Stored items

▼▼▼

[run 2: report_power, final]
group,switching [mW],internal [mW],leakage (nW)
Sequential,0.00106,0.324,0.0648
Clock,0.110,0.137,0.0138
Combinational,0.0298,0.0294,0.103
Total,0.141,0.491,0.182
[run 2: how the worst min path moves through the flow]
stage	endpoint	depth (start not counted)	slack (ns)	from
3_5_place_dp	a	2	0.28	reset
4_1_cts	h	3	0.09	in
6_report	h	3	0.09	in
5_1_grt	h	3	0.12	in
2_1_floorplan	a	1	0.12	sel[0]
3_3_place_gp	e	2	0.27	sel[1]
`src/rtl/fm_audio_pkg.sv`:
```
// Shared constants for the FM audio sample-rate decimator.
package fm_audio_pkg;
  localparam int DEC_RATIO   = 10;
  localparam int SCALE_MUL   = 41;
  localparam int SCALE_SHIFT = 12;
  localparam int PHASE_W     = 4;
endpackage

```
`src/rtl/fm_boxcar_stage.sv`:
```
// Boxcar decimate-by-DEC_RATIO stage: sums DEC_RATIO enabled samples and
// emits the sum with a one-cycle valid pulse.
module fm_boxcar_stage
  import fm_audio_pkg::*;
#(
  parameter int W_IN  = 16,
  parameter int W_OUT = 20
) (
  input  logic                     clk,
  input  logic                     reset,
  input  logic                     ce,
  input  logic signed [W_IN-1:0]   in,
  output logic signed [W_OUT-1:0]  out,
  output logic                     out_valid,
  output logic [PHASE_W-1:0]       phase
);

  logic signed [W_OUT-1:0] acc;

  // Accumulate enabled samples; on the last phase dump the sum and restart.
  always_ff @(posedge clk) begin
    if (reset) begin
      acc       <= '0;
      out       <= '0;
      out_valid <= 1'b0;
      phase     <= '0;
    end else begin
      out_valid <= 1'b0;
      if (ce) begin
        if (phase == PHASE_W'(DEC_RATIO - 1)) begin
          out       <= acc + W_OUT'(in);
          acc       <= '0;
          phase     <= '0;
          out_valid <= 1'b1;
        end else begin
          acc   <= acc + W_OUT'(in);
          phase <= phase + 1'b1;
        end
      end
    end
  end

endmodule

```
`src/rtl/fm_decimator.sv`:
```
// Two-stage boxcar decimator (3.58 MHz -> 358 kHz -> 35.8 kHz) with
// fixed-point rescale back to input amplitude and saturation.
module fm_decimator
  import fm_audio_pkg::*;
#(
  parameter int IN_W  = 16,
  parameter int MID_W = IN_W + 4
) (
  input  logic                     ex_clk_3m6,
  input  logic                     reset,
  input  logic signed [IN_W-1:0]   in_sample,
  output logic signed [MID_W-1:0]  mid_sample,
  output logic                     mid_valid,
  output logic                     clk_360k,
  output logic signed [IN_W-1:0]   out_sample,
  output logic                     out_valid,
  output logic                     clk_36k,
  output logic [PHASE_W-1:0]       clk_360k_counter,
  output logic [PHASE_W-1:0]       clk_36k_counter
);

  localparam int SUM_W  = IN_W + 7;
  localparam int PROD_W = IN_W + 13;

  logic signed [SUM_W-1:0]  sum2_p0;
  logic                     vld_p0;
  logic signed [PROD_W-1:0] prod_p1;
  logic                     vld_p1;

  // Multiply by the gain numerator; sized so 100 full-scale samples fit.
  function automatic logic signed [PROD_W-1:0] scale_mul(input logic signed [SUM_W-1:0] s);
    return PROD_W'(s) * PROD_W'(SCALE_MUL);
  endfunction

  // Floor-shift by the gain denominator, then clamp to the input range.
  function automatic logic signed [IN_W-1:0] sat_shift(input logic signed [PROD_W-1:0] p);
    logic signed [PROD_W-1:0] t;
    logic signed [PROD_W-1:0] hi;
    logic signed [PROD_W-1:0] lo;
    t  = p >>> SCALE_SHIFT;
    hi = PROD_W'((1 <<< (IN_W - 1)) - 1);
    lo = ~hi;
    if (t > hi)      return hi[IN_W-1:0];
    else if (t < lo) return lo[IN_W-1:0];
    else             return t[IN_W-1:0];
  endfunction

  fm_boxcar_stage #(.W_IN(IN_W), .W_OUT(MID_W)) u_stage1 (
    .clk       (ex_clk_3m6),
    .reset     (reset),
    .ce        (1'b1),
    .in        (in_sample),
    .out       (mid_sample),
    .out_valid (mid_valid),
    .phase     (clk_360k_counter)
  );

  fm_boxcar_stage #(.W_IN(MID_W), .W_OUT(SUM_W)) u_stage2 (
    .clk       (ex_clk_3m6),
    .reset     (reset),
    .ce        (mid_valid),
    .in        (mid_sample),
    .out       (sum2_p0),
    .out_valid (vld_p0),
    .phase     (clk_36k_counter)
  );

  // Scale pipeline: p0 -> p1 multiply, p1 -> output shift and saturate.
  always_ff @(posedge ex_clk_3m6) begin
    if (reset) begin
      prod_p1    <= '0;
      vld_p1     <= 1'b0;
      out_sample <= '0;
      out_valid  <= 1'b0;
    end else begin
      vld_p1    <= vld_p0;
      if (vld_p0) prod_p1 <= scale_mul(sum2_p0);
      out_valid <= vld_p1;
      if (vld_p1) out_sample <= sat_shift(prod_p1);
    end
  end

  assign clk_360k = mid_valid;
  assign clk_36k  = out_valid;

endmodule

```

▲▲▲

Task instructions
Give the entries again exactly as they stand.

Solution below
[run 2: report_power, final]
group,switching [mW],internal [mW],leakage (nW)
Sequential,0.00106,0.324,0.0648
Clock,0.110,0.137,0.0138
Combinational,0.0298,0.0294,0.103
Total,0.141,0.491,0.182
[run 2: how the worst min path moves through the flow]
stage	endpoint	depth (start not counted)	slack (ns)	from
3_5_place_dp	a	2	0.28	reset
4_1_cts	h	3	0.09	in
6_report	h	3	0.09	in
5_1_grt	h	3	0.12	in
2_1_floorplan	a	1	0.12	sel[0]
3_3_place_gp	e	2	0.27	sel[1]
`src/rtl/fm_audio_pkg.sv`:
```
// Shared constants for the FM audio sample-rate decimator.
package fm_audio_pkg;
  localparam int DEC_RATIO   = 10;
  localparam int SCALE_MUL   = 41;
  localparam int SCALE_SHIFT = 12;
  localparam int PHASE_W     = 4;
endpackage

```
`src/rtl/fm_boxcar_stage.sv`:
```
// Boxcar decimate-by-DEC_RATIO stage: sums DEC_RATIO enabled samples and
// emits the sum with a one-cycle valid pulse.
module fm_boxcar_stage
  import fm_audio_pkg::*;
#(
  parameter int W_IN  = 16,
  parameter int W_OUT = 20
) (
  input  logic                     clk,
  input  logic                     reset,
  input  logic                     ce,
  input  logic signed [W_IN-1:0]   in,
  output logic signed [W_OUT-1:0]  out,
  output logic                     out_valid,
  output logic [PHASE_W-1:0]       phase
);

  logic signed [W_OUT-1:0] acc;

  // Accumulate enabled samples; on the last phase dump the sum and restart.
  always_ff @(posedge clk) begin
    if (reset) begin
      acc       <= '0;
      out       <= '0;
      out_valid <= 1'b0;
      phase     <= '0;
    end else begin
      out_valid <= 1'b0;
      if (ce) begin
        if (phase == PHASE_W'(DEC_RATIO - 1)) begin
          out       <= acc + W_OUT'(in);
          acc       <= '0;
          phase     <= '0;
          out_valid <= 1'b1;
        end else begin
          acc   <= acc + W_OUT'(in);
          phase <= phase + 1'b1;
        end
      end
    end
  end

endmodule

```
`src/rtl/fm_decimator.sv`:
```
// Two-stage boxcar decimator (3.58 MHz -> 358 kHz -> 35.8 kHz) with
// fixed-point rescale back to input amplitude and saturation.
module fm_decimator
  import fm_audio_pkg::*;
#(
  parameter int IN_W  = 16,
  parameter int MID_W = IN_W + 4
) (
  input  logic                     ex_clk_3m6,
  input  logic                     reset,
  input  logic signed [IN_W-1:0]   in_sample,
  output logic signed [MID_W-1:0]  mid_sample,
  output logic                     mid_valid,
  output logic                     clk_360k,
  output logic signed [IN_W-1:0]   out_sample,
  output logic                     out_valid,
  output logic                     clk_36k,
  output logic [PHASE_W-1:0]       clk_360k_counter,
  output logic [PHASE_W-1:0]       clk_36k_counter
);

  localparam int SUM_W  = IN_W + 7;
  localparam int PROD_W = IN_W + 13;

  logic signed [SUM_W-1:0]  sum2_p0;
  logic                     vld_p0;
  logic signed [PROD_W-1:0] prod_p1;
  logic                     vld_p1;

  // Multiply by the gain numerator; sized so 100 full-scale samples fit.
  function automatic logic signed [PROD_W-1:0] scale_mul(input logic signed [SUM_W-1:0] s);
    return PROD_W'(s) * PROD_W'(SCALE_MUL);
  endfunction

  // Floor-shift by the gain denominator, then clamp to the input range.
  function automatic logic signed [IN_W-1:0] sat_shift(input logic signed [PROD_W-1:0] p);
    logic signed [PROD_W-1:0] t;
    logic signed [PROD_W-1:0] hi;
    logic signed [PROD_W-1:0] lo;
    t  = p >>> SCALE_SHIFT;
    hi = PROD_W'((1 <<< (IN_W - 1)) - 1);
    lo = ~hi;
    if (t > hi)      return hi[IN_W-1:0];
    else if (t < lo) return lo[IN_W-1:0];
    else             return t[IN_W-1:0];
  endfunction

  fm_boxcar_stage #(.W_IN(IN_W), .W_OUT(MID_W)) u_stage1 (
    .clk       (ex_clk_3m6),
    .reset     (reset),
    .ce        (1'b1),
    .in        (in_sample),
    .out       (mid_sample),
    .out_valid (mid_valid),
    .phase     (clk_360k_counter)
  );

  fm_boxcar_stage #(.W_IN(MID_W), .W_OUT(SUM_W)) u_stage2 (
    .clk       (ex_clk_3m6),
    .reset     (reset),
    .ce        (mid_valid),
    .in        (mid_sample),
    .out       (sum2_p0),
    .out_valid (vld_p0),
    .phase     (clk_36k_counter)
  );

  // Scale pipeline: p0 -> p1 multiply, p1 -> output shift and saturate.
  always_ff @(posedge ex_clk_3m6) begin
    if (reset) begin
      prod_p1    <= '0;
      vld_p1     <= 1'b0;
      out_sample <= '0;
      out_valid  <= 1'b0;
    end else begin
      vld_p1    <= vld_p0;
      if (vld_p0) prod_p1 <= scale_mul(sum2_p0);
      out_valid <= vld_p1;
      if (vld_p1) out_sample <= sat_shift(prod_p1);
    end
  end

  assign clk_360k = mid_valid;
  assign clk_36k  = out_valid;

endmodule

```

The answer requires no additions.